Task requirements: Once the line with "-- power breakdown" is found in the data, output it and each following line exactly, up to and including the line with "-- worst min", and nothing before or after.
=== Data to process ===
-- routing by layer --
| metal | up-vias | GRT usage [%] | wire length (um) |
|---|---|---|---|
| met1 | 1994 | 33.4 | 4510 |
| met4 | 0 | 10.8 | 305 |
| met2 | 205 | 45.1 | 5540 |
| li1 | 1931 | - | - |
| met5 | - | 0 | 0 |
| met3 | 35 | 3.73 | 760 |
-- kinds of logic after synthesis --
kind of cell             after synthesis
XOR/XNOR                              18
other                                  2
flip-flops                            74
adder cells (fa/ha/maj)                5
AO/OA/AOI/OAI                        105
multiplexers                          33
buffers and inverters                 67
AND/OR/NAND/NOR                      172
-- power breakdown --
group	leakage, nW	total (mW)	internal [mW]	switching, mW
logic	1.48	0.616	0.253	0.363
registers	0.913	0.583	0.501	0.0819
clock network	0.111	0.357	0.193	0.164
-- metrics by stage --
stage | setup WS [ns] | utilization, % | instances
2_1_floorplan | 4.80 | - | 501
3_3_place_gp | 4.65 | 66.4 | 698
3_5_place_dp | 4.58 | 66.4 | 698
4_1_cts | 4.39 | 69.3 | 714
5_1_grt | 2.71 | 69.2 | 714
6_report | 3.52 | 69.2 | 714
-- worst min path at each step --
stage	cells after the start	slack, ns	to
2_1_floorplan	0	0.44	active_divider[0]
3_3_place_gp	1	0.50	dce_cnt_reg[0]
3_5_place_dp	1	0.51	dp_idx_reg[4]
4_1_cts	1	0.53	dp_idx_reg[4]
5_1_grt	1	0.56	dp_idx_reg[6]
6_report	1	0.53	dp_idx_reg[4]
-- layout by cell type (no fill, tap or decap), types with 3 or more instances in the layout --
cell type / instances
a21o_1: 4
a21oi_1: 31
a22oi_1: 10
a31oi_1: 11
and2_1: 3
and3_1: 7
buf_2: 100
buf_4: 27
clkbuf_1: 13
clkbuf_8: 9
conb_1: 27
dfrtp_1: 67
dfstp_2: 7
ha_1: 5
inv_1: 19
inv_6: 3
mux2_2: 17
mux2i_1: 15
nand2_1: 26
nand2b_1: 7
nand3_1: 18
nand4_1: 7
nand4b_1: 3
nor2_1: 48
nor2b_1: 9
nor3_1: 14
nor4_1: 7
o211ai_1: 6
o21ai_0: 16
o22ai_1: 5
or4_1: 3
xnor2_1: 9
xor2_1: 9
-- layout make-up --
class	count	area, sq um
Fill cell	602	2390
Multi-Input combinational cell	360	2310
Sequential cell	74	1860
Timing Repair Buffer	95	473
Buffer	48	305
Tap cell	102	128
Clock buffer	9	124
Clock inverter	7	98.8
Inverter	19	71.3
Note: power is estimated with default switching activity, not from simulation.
==> config.mk <==
export PLATFORM = sky130hd
export DESIGN_NAME = ufp_ctrl
export DESIGN_NICKNAME = d
export VERILOG_FILES = /design/src/core/ufp_irq.v /design/src/core/ufp_len.v /design/src/core/ufp_ctrl.v
export VERILOG_INCLUDE_DIRS = /design/src /design/src/pkg
export SDC_FILE = /design/constraint.sdc
export NUM_CORES = 1
export LEC_CHECK = 0
export BUFFER_PORTS_ARGS = -buffer_cell sky130_fd_sc_hd__buf_4
export CAP_MARGIN = 10
export CORE_MARGIN = 4
export CORE_UTILIZATION = 53
export CTS_BUF_LIST = sky130_fd_sc_hd__clkbuf_8
export DETAILED_ROUTE_END_ITERATION = 8
export PLACE_DENSITY = 0.95
export SKIP_LAST_GASP = 1
export SYNTH_ARGS = -nofsm -noshare
export SYNTH_HDL_FRONTEND = slang
export SYNTH_SLANG_ARGS = --single-unit
==> constraint.sdc <==
create_clock -name mclk -period 5.7 [get_ports mclk]
set_clock_uncertainty 0.1 [all_clocks]
set_input_delay 0.57 -clock mclk [delete_from_list [all_inputs] [get_ports mclk]]
set_output_delay 0.57 -clock mclk [all_outputs]
set_load 0.02 [all_outputs]
==> src/pkg/ufp_map.vh <==
// register map, field positions and reset values of the fifo port buffer control
// assumes inclusion by bare name from design files under core/
`ifndef UFP_MAP_VH
`define UFP_MAP_VH

// ----------------------------------------------------------------------
// register indices and byte addresses (apb, one word per register)
// ----------------------------------------------------------------------
`define UFP_IDX_CPU_CTRL 10'h02e
`define UFP_IDX_DMA_CFG 10'h030
`define UFP_ADDR_CPU_CTRL ({`UFP_IDX_CPU_CTRL, 2'b00})
`define UFP_ADDR_DMA_CFG ({`UFP_IDX_DMA_CFG, 2'b00})
`define UFP_ADDR_RX_LEN 12'h100
`define UFP_ADDR_INT_STAT 12'h104
`define UFP_ADDR_INT_MASK 12'h108

// ----------------------------------------------------------------------
// engine-side control register fields
// ----------------------------------------------------------------------
`define UFP_B_TOGGLE 15
`define UFP_B_ENG_CLEAR 14
`define UFP_B_ENG_BUSY 13

// ----------------------------------------------------------------------
// dma port configuration register fields
// ----------------------------------------------------------------------
`define UFP_B_CNT_MODE 15
`define UFP_B_REWIND 14
`define UFP_B_AUTO_CLR 13
`define UFP_B_WIDTH 10
`define UFP_B_TXN_EN 9
`define UFP_B_TXN_CLR 8
`define UFP_PIPE_MSB 2
`define UFP_PIPE_LSB 0
`define UFP_CFG_STORE_MASK 16'ha607
`define UFP_CFG_RESET 16'h0000
`define UFP_PIPE_OFF 3'h0
`define UFP_PIPE_BAD 3'h7

// ----------------------------------------------------------------------
// interrupt status bits and length counter
// ----------------------------------------------------------------------
`define UFP_INT_W 4
`define UFP_INT_BUF_READY 0
`define UFP_INT_ENG_CLEAR 1
`define UFP_INT_AUTO_CLR 2
`define UFP_INT_LEN_DONE 3
`define UFP_INT_RESET 4'h0
`define UFP_LEN_W 10
`define UFP_LEN_RESET 10'h000
`define UFP_LEN_STEP_BYTE 10'h001
`define UFP_LEN_STEP_WORD 10'h002

`endif

==> src/core/ufp_irq.v <==
// sticky interrupt status with write-one-to-clear and a mask
// assumes event pulses and clear strobes come from logic on mclk
`timescale 1ns/1ps
`default_nettype none
`include "ufp_map.vh"

module ufp_irq (
  input wire mclk,
  input wire reset,
  input wire [`UFP_INT_W-1:0] event_in,
  input wire clear_wr,
  input wire [`UFP_INT_W-1:0] clear_bits,
  input wire mask_wr,
  input wire [`UFP_INT_W-1:0] mask_bits,
  output reg [`UFP_INT_W-1:0] status_q,
  output reg [`UFP_INT_W-1:0] mask_q,
  output reg irq_q
);
  wire [`UFP_INT_W-1:0] status_d;
  wire [`UFP_INT_W-1:0] mask_d;

  // a new event wins over a clear in the same cycle
  assign status_d = event_in | (status_q & ~(clear_wr ? clear_bits : `UFP_INT_RESET));
  assign mask_d = mask_wr ? mask_bits : mask_q;

  always @(posedge mclk) begin
    if (reset) begin
      status_q <= `UFP_INT_RESET;
      mask_q <= `UFP_INT_RESET;
      irq_q <= 1'b0;
    end else begin
      status_q <= status_d;
      mask_q <= mask_d;
      irq_q <= |(status_d & mask_d);
    end
  end
endmodule
`default_nettype wire

==> src/core/ufp_len.v <==
// receive length counter of the dma port
// assumes load, read and last strobes are single-cycle pulses on mclk
`timescale 1ns/1ps
`default_nettype none
`include "ufp_map.vh"

module ufp_len (
  input wire mclk,
  input wire reset,
  input wire load,
  input wire [`UFP_LEN_W-1:0] load_val,
  input wire rd,
  input wire last,
  input wire count_mode,
  input wire wide,
  output reg [`UFP_LEN_W-1:0] len_q
);
  wire [`UFP_LEN_W-1:0] step;
  reg [`UFP_LEN_W-1:0] len_d;

  assign step = wide ? `UFP_LEN_STEP_WORD : `UFP_LEN_STEP_BYTE;

  always @* begin
    len_d = len_q;
    if (load) begin
      len_d = load_val;
    end else if (rd && last) begin
      len_d = `UFP_LEN_RESET; // RQ10
    end else if (rd && count_mode) begin
      // saturate so a stray extra read cannot wrap the count
      len_d = (len_q > step) ? len_q - step : `UFP_LEN_RESET; // RQ10
    end
  end

  always @(posedge mclk) begin
    if (reset) begin
      len_q <= `UFP_LEN_RESET;
    end else begin
      len_q <= len_d;
    end
  end
endmodule
`default_nettype wire

==> src/core/ufp_ctrl.v <==
// fifo port buffer control: engine-side control and dma port configuration
// assumes apb master on mclk, engine and dma strobes from logic on mclk
//
// Local design decision: the APB interface to the registers.
`timescale 1ns/1ps
`default_nettype none
`include "ufp_map.vh"

// Contract
// RQ1: toggle write in continuous mode, buffer not full, hands engine buffer over
// RQ2: each toggle hand-over raises the buffer ready interrupt
// RQ3: toggle acts only on out pipes, ignored on the default control pipe
// RQ4: zero writes to action bits do nothing; action bits read zero
// RQ5: engine clear on in pipe empties engine buffer and hands it over
// RQ6: software sets nak and waits for busy zero before engine clear
// RQ7: busy flag reads engine access state; meaningless on default control pipe
// RQ8: reserved bits read zero; software writes zero
// RQ9: both registers reset to zero on hardware and software reset
// RQ10: receive length holds then clears, or counts down per read
// RQ11: rewind resets read pointer for out, write pointer for in
// RQ12: auto clear enable clears dma buffer once all data read
// RQ13: width bit selects byte or sixteen-bit dma port accesses
// RQ14: counter enable bit turns the transaction counter on or off
// RQ15: counter clear write resets the transaction counter
// RQ16: pipe field zero disables port, one to six select pipes, seven invalid
// RQ17: toggle on out pipe also sets processor-port buffer valid flag
// RQ18: pipe value seven treated as disabled port with no buffer access
module ufp_ctrl (
  input wire mclk,
  input wire reset,
  input wire soft_reset,
  input wire psel,
  input wire penable,
  input wire pwrite,
  input wire [11:0] paddr,
  input wire [31:0] pwdata,
  output reg [31:0] prdata,
  output reg pready,
  output reg pslverr,
  input wire [2:0] cpu_pipe_sel,
  input wire [6:1] pipe_dir_out,
  input wire continuous_mode,
  input wire cpu_buf_full,
  input wire engine_busy,
  input wire dma_rd,
  input wire dma_last,
  input wire rx_len_load,
  input wire [`UFP_LEN_W-1:0] rx_len_val,
  output reg buffer_toggle_q,
  output reg buffer_valid_set_q,
  output reg engine_side_clear_q,
  output reg rewind_rd_ptr_q,
  output reg rewind_wr_ptr_q,
  output reg auto_clear_q,
  output reg port_access_width_q,
  output reg txn_counter_enable_q,
  output reg txn_counter_clear_q,
  output reg [2:0] dma_pipe_q,
  output reg dma_port_en_q,
  output wire irq
);

  // ----------------------------------------------------------------------
  // helpers
  // ----------------------------------------------------------------------
  // pipe zero stands for the default control pipe on the processor port
  function pipe_valid;
    input [2:0] sel;
    begin
      pipe_valid = (sel != `UFP_PIPE_OFF) && (sel != `UFP_PIPE_BAD);
    end
  endfunction

  function pipe_out;
    input [2:0] sel;
    input [6:1] dir;
    begin
      pipe_out = 1'b0;
      if (pipe_valid(sel)) begin
        pipe_out = dir[sel];
      end
    end
  endfunction

  // ----------------------------------------------------------------------
  // apb slave
  // ----------------------------------------------------------------------
  // read data is sampled in the setup cycle so prdata comes from a flop;
  // pready rises in the access cycle, one wait-free access per transfer
  wire setup_ph;
  wire access_ph;
  wire wr_en;
  wire hit_cpu;
  wire hit_dma;
  wire hit_len;
  wire hit_stat;
  wire hit_mask;
  wire hit_any;
  wire [15:0] wd;

  assign setup_ph = psel && !penable;
  assign access_ph = psel && penable && pready;
  assign wr_en = access_ph && pwrite && !pslverr;
  assign hit_cpu = (paddr == `UFP_ADDR_CPU_CTRL);
  assign hit_dma = (paddr == `UFP_ADDR_DMA_CFG);
  assign hit_len = (paddr == `UFP_ADDR_RX_LEN);
  assign hit_stat = (paddr == `UFP_ADDR_INT_STAT);
  assign hit_mask = (paddr == `UFP_ADDR_INT_MASK);
  assign hit_any = hit_cpu | hit_dma | hit_len | hit_stat | hit_mask;
  assign wd = pwdata[15:0];

  // ----------------------------------------------------------------------
  // configuration register
  // ----------------------------------------------------------------------
  reg [15:0] cfg_q;
  reg [15:0] cfg_d;
  wire cfg_wr;
  wire cpu_wr;
  wire regs_clr;
  wire [2:0] cur_pipe;
  wire dma_live;
  wire dma_is_out;

  assign cfg_wr = wr_en && hit_dma;
  assign cpu_wr = wr_en && hit_cpu;
  assign regs_clr = reset || soft_reset; // RQ9
  assign cur_pipe = cfg_q[`UFP_PIPE_MSB:`UFP_PIPE_LSB];
  assign dma_live = pipe_valid(cur_pipe); // RQ16 RQ18
  assign dma_is_out = pipe_out(cur_pipe, pipe_dir_out);

  always @* begin
    cfg_d = cfg_q;
    if (cfg_wr) begin
      // action and reserved bits are never stored
      cfg_d = wd & `UFP_CFG_STORE_MASK; // RQ4 RQ8
    end
  end

  always @(posedge mclk) begin
    if (regs_clr) begin
      cfg_q <= `UFP_CFG_RESET; // RQ9
    end else begin
      cfg_q <= cfg_d;
    end
  end

  // ----------------------------------------------------------------------
  // engine-side actions
  // ----------------------------------------------------------------------
  wire cpu_is_dcp;
  wire cpu_is_out;
  wire toggle_go;
  wire eng_clr_go;

  assign cpu_is_dcp = (cpu_pipe_sel == `UFP_PIPE_OFF);
  assign cpu_is_out = pipe_out(cpu_pipe_sel, pipe_dir_out);
  // a zero in the action bit does nothing; dcp and in pipes ignore it
  assign toggle_go = cpu_wr && wd[`UFP_B_TOGGLE] && continuous_mode
    && !cpu_buf_full && cpu_is_out && !cpu_is_dcp; // RQ1 RQ3 RQ4
  // on out pipes the clear is inhibited; software keeps the nak order
  assign eng_clr_go = cpu_wr && wd[`UFP_B_ENG_CLEAR] && !cpu_is_dcp
    && pipe_valid(cpu_pipe_sel) && !cpu_is_out; // RQ5 RQ6

  // ----------------------------------------------------------------------
  // dma port actions
  // ----------------------------------------------------------------------
  wire [2:0] new_pipe;
  wire new_live;
  wire new_out;
  wire rew_go;
  wire dma_rd_ok;
  wire auto_go;

  // a rewind written with a new pipe acts on the new pipe
  assign new_pipe = wd[`UFP_PIPE_MSB:`UFP_PIPE_LSB];
  assign new_live = pipe_valid(new_pipe);
  assign new_out = pipe_out(new_pipe, pipe_dir_out);
  assign rew_go = cfg_wr && wd[`UFP_B_REWIND] && new_live; // RQ11 RQ18
  // a port on pipe zero or seven performs no buffer access
  assign dma_rd_ok = dma_rd && dma_live && dma_is_out; // RQ18
  assign auto_go = dma_rd_ok && dma_last && cfg_q[`UFP_B_AUTO_CLR]; // RQ12

  always @(posedge mclk) begin
    if (regs_clr) begin
      buffer_toggle_q <= 1'b0;
      buffer_valid_set_q <= 1'b0;
      engine_side_clear_q <= 1'b0;
      rewind_rd_ptr_q <= 1'b0;
      rewind_wr_ptr_q <= 1'b0;
      auto_clear_q <= 1'b0;
      txn_counter_clear_q <= 1'b0;
    end else begin
      buffer_toggle_q <= toggle_go; // RQ1
      buffer_valid_set_q <= toggle_go; // RQ17
      engine_side_clear_q <= eng_clr_go; // RQ5
      rewind_rd_ptr_q <= rew_go && new_out; // RQ11
      rewind_wr_ptr_q <= rew_go && !new_out; // RQ11
      auto_clear_q <= auto_go; // RQ12
      txn_counter_clear_q <= cfg_wr && wd[`UFP_B_TXN_CLR]; // RQ15
    end
  end

  // level outputs mirror the configuration as it will stand next cycle
  always @(posedge mclk) begin
    if (regs_clr) begin
      port_access_width_q <= 1'b0;
      txn_counter_enable_q <= 1'b0;
      dma_pipe_q <= `UFP_PIPE_OFF;
      dma_port_en_q <= 1'b0;
    end else begin
      port_access_width_q <= cfg_d[`UFP_B_WIDTH]; // RQ13
      txn_counter_enable_q <= cfg_d[`UFP_B_TXN_EN]; // RQ14
      dma_pipe_q <= cfg_d[`UFP_PIPE_MSB:`UFP_PIPE_LSB]; // RQ16
      dma_port_en_q <= pipe_valid(cfg_d[`UFP_PIPE_MSB:`UFP_PIPE_LSB]); // RQ16 RQ18
    end
  end

  // ----------------------------------------------------------------------
  // receive length
  // ----------------------------------------------------------------------
  wire [`UFP_LEN_W-1:0] rx_len;

  ufp_len u_len (
    .mclk(mclk),
    .reset(regs_clr),
    .load(rx_len_load),
    .load_val(rx_len_val),
    .rd(dma_rd_ok),
    .last(dma_last),
    .count_mode(cfg_q[`UFP_B_CNT_MODE]),
    .wide(cfg_q[`UFP_B_WIDTH]),
    .len_q(rx_len)
  );

  // ----------------------------------------------------------------------
  // interrupts
  // ----------------------------------------------------------------------
  wire [`UFP_INT_W-1:0] int_ev;
  wire [`UFP_INT_W-1:0] int_stat;
  wire [`UFP_INT_W-1:0] int_mask;

  assign int_ev[`UFP_INT_BUF_READY] = toggle_go; // RQ2
  assign int_ev[`UFP_INT_ENG_CLEAR] = eng_clr_go;
  assign int_ev[`UFP_INT_AUTO_CLR] = auto_go;
  assign int_ev[`UFP_INT_LEN_DONE] = dma_rd_ok && dma_last;

  // interrupt state survives a software reset; only mclk reset clears it
  ufp_irq u_irq (
    .mclk(mclk),
    .reset(reset),
    .event_in(int_ev),
    .clear_wr(wr_en && hit_stat),
    .clear_bits(pwdata[`UFP_INT_W-1:0]),
    .mask_wr(wr_en && hit_mask),
    .mask_bits(pwdata[`UFP_INT_W-1:0]),
    .status_q(int_stat),
    .mask_q(int_mask),
    .irq_q(irq)
  );

  // ----------------------------------------------------------------------
  // read mux
  // ----------------------------------------------------------------------
  reg [31:0] rd_d;

  always @* begin
    rd_d = 32'h0000_0000;
    if (hit_cpu) begin
      // busy reads zero on the default control pipe, where it means nothing
      rd_d[`UFP_B_ENG_BUSY] = engine_busy && !cpu_is_dcp; // RQ7 RQ4 RQ8
    end else if (hit_dma) begin
      rd_d[15:0] = cfg_q; // RQ4 RQ8
    end else if (hit_len) begin
      rd_d[`UFP_LEN_W-1:0] = rx_len;
    end else if (hit_stat) begin
      rd_d[`UFP_INT_W-1:0] = int_stat;
    end else if (hit_mask) begin
      rd_d[`UFP_INT_W-1:0] = int_mask;
    end
  end

  always @(posedge mclk) begin
    if (reset) begin
      prdata <= 32'h0000_0000;
      pready <= 1'b0;
      pslverr <= 1'b0;
    end else begin
      pready <= setup_ph;
      if (setup_ph) begin
        prdata <= pwrite ? 32'h0000_0000 : rd_d;
        pslverr <= !hit_any;
      end else if (access_ph) begin
        pslverr <= 1'b0;
      end
    end
  end

endmodule
`default_nettype wire

==> out/qor_table.md <==
| Item | This run |
|---|---|
| Maximum clock frequency | 349.5 MHz |
| Multiplexer share of the synthesized area | 0.03861 |
| Seq. cell area | 960.9 sq um |
| Wire length of the first global-routing pass | 12520 um |
| DIE AREA | 6618 sq um |
| Total clock buffers created by CTS | 5 |
| IR drop worst, VDD | 170.7 uV |
| Floorplan die width | 81.35 um |
| Largest net degree at the start of global routing | 27 |
| Y dimension of the die | 81.35 um |
| Count of antenna-violating nets left after detailed routing | 0 |
| Headroom to the max-slew limit | 0.2353 |
| Final-layout fill cell count | 415 |
| TritonCTS clock tree | yes |
| Worst Path Arrival | 2.99 ns |
| Adder-Cell Fraction of Synth Area | 0.01580 |
| Shortest clock period the worst path allows after layout | 2.861 ns |
| Length of the first detailed-routing pass in iterations | 5 |
| Internal portion of total power | 0.4749 mW |
| Post-route setup TNS | 0 ns |
| Buffers inserted during post-CTS setup optimization | 0 |
| # placed instances | 481 |
| Hold path depth | 2 |
| Critical Path Start Type | register |
| TritonCTS Sinks | 48 |
| Overflow left after global routing | 0 |
| CTS clk-pin slew, worst paths | 0.10 ns |
| IO Count | 123 |
| Max-cap violation count | 0 |
| Worst R2R Start | cfg_q[10]$_SDFFE_PP0P_ |
| Routability-driven placement congestion ratio | 0.8854 |
| Switching portion of total power | 0.2978 |
| Cell variety after synth | 62 |
| Std-Cell Core Area | 5172 sq um |
| Area used by multi-input combinational logic | 1649 sq um |
| Maximum level of the CTS H-tree | 2 |
| Worst reg2reg endpoint | u_len.len_q[7]$_SDFFE_PP0P_ |
| Clock tree root buffer cell | sky130_fd_sc_hd__clkbuf_8 |
| CTS Hold Bufs | 0 |
| Maximum clock insertion buffer count | 2 |
| Starting Density | 0.5513 |
| Compound-gate portion of the synthesized area | 0.2422 |
| Crit Path Category | reg -> reg |
| Unrepaired setup endpoints after global routing | no |
| Average wire length per cell after detail routing | 16.13 um |
| Cell leakage power | 1.448 nW |
| Post_cts resized | 0 |
| Antenna diode count | 0 |
| Synth async-reset ratio | 0 |
| Part of the cycle the worst path needs | 0.5020 |
| Clock network fraction of total power | 0.313 |
| Most common flop cell mapped by yosys | sky130_fd_sc_hd__dfxtp_1 |
| Power density cells | 195.3 nW/um^2 |
| Iteration-0 DRC Markers | 248 |
| Number of port buffers | 81 |
| Terminating pin of the worst hold path | prdata[3]$_SDFFE_PP0P_ |
| Synthesized-area fraction occupied by and/or/nand/nor cells | 0.2567 |
| Number of standard-cell rows in the floorplan | 26 |
| #FFs+latches synth | 48 |
| Cell Count, Final, Fillers Out | 489 |
| Routed Wire Length | 7889 um |
| Vias in the first global route | 2789 |
| Layout area overhead | 21.41% |
| Transition time of the tightest slew-check pin | 1.147 ns |
| Share of total power in combinational logic | 0.179 |
| Final number of max-transition violations | 0 |
| Main combinational cell family by area after synthesis | simple AND/OR/NAND/NOR gates |
| Synthesized cell area | 2851 sq um |
| Hold wc startpoint | prdata[3]$_SDFFE_PP0P_ |
| Worst reg2reg setup slack | 2.84 ns |
| Number of nets in the layout | 496 |
| Warnings from Yosys | 0 |
| Part of the Yosys area used for sequential elements | 0.3370 |
| Type of the tightest min-delay check | reg -> reg |
| Total global routing track utilization | 0.2388 |
| Number of synthesized flops with an enable pin | 0 |
| Layout cell share with drive strength beyond 1 | 0.2434 |
| Final Hold Vio Count | 0 |
| Parity-gate share of the synthesized area counting xor and xnor cells | 0 |
| Routed via count | 2944 |
| Syn Area/Cell | 8.124 sq um |
| Part of the power in registers | 0.508 |
| Status | completed |
| Skew-Pair Late Insertion Delay | 0.31 ns |
| Endpoints failing setup | 0 |
| Worst R2R Path Depth | 8 |
| Sort of element at the end of the critical path | register |
| Post-detail-place hpwl | 5982 um |
| Maximum fanout count along the critical path | 18 |
| DRC Markers | 0 |
| Power dissipated by switching net loads | 0.2014 mW |
| Cell count after synthesis | 351 |
| Req. time, crit path | 5.83 ns |
| Antenna violations before repair | 0 |
| Avg Vias per Cell | 6.020 |
## registers in the layout, summed over array words and instances, names as in the netlist, 4 cells and up
register and count:
u_irq.mask_q 4, prdata 13, cfg_q 7, u_irq.status_q 4, u_len.len_q 10
## worst max path at each step
stage | from | end | slack, ns | cells after the start
5_1_grt | cfg_q[10]$_SDFFE_PP0P_ | u_len.len_q[0]$_SDFFE_PP0P_ | 2.54 | 8
3_3_place_gp | paddr[3] | dma_port_en_q$_SDFF_PP0_ | 2.74 | 7
4_1_cts | cfg_q[10]$_SDFFE_PP0P_ | u_len.len_q[0]$_SDFFE_PP0P_ | 2.87 | 8
6_report | cfg_q[10]$_SDFFE_PP0P_ | u_len.len_q[7]$_SDFFE_PP0P_ | 2.84 | 8
2_1_floorplan | paddr[3] | dma_port_en_q$_SDFF_PP0_ | 3.13 | 7
3_5_place_dp | paddr[3] | dma_port_en_q$_SDFF_PP0_ | 2.71 | 7
## cells by family (layout without fill, tap and decap cells)
kind of cell / Yosys count / in the layout
AND/OR/NAND/NOR: 137 / 137
AO/OA/AOI/OAI: 95 / 95
buffers and inverters: 56 / 106
flip-flops: 48 / 48
multiplexers: 11 / 11
adder cells (fa/ha/maj): 3 / 3
other: 1 / 19
## final cells by class
cell class / instances / share of cell area
inverters: 17 / 0.01843
repair buffers: 81 / 0.1756
flip-flops and latches: 48 / 0.2776
multi-input cells: 265 / 0.4763
well taps: 70 / 0.02530
clock buffers: 5 / 0.01988
clock inverters: 3 / 0.006867
## cells in the final DEF, fill, tap and decap left out, drive strengths merged, types with 6 or more instances in the layout
master / Yosys / layout
nand2: 24 / 24
nor2: 46 / 46
buf: 28 / 81
nor3: 8 / 8
a22oi: 14 / 14
o21ai: 12 / 12
inv: 17 / 17
nand4: 7 / 7
dfxtp: 48 / 48
a21oi: 23 / 23
or3: 6 / 6
conb: 1 / 19
nand3: 9 / 9
nor4: 6 / 6
nand2b: 8 / 8
mux2i: 11 / 11
## metrics by stage
stage	utilization	total power [mW]	cell area, sq um	setup slack [ns]	hold WS, ns
3_3_place_gp	0.6514	0.4661	3369	2.737	0.3444
3_5_place_dp	0.6514	0.4697	3369	2.713	0.3507
4_1_cts	0.6693	0.6720	3462	2.873	0.3641
5_1_grt	0.6693	0.6967	3462	2.540	0.3719
6_report	0.6693	0.6762	3462	2.839	0.3601
2_1_floorplan	-	0.4320	2919	3.127	0.3572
===
Solution to this task:
-- power breakdown --
group	leakage, nW	total (mW)	internal [mW]	switching, mW
logic	1.48	0.616	0.253	0.363
registers	0.913	0.583	0.501	0.0819
clock network	0.111	0.357	0.193	0.164
-- metrics by stage --
stage | setup WS [ns] | utilization, % | instances
2_1_floorplan | 4.80 | - | 501
3_3_place_gp | 4.65 | 66.4 | 698
3_5_place_dp | 4.58 | 66.4 | 698
4_1_cts | 4.39 | 69.3 | 714
5_1_grt | 2.71 | 69.2 | 714
6_report | 3.52 | 69.2 | 714
-- worst min path at each step --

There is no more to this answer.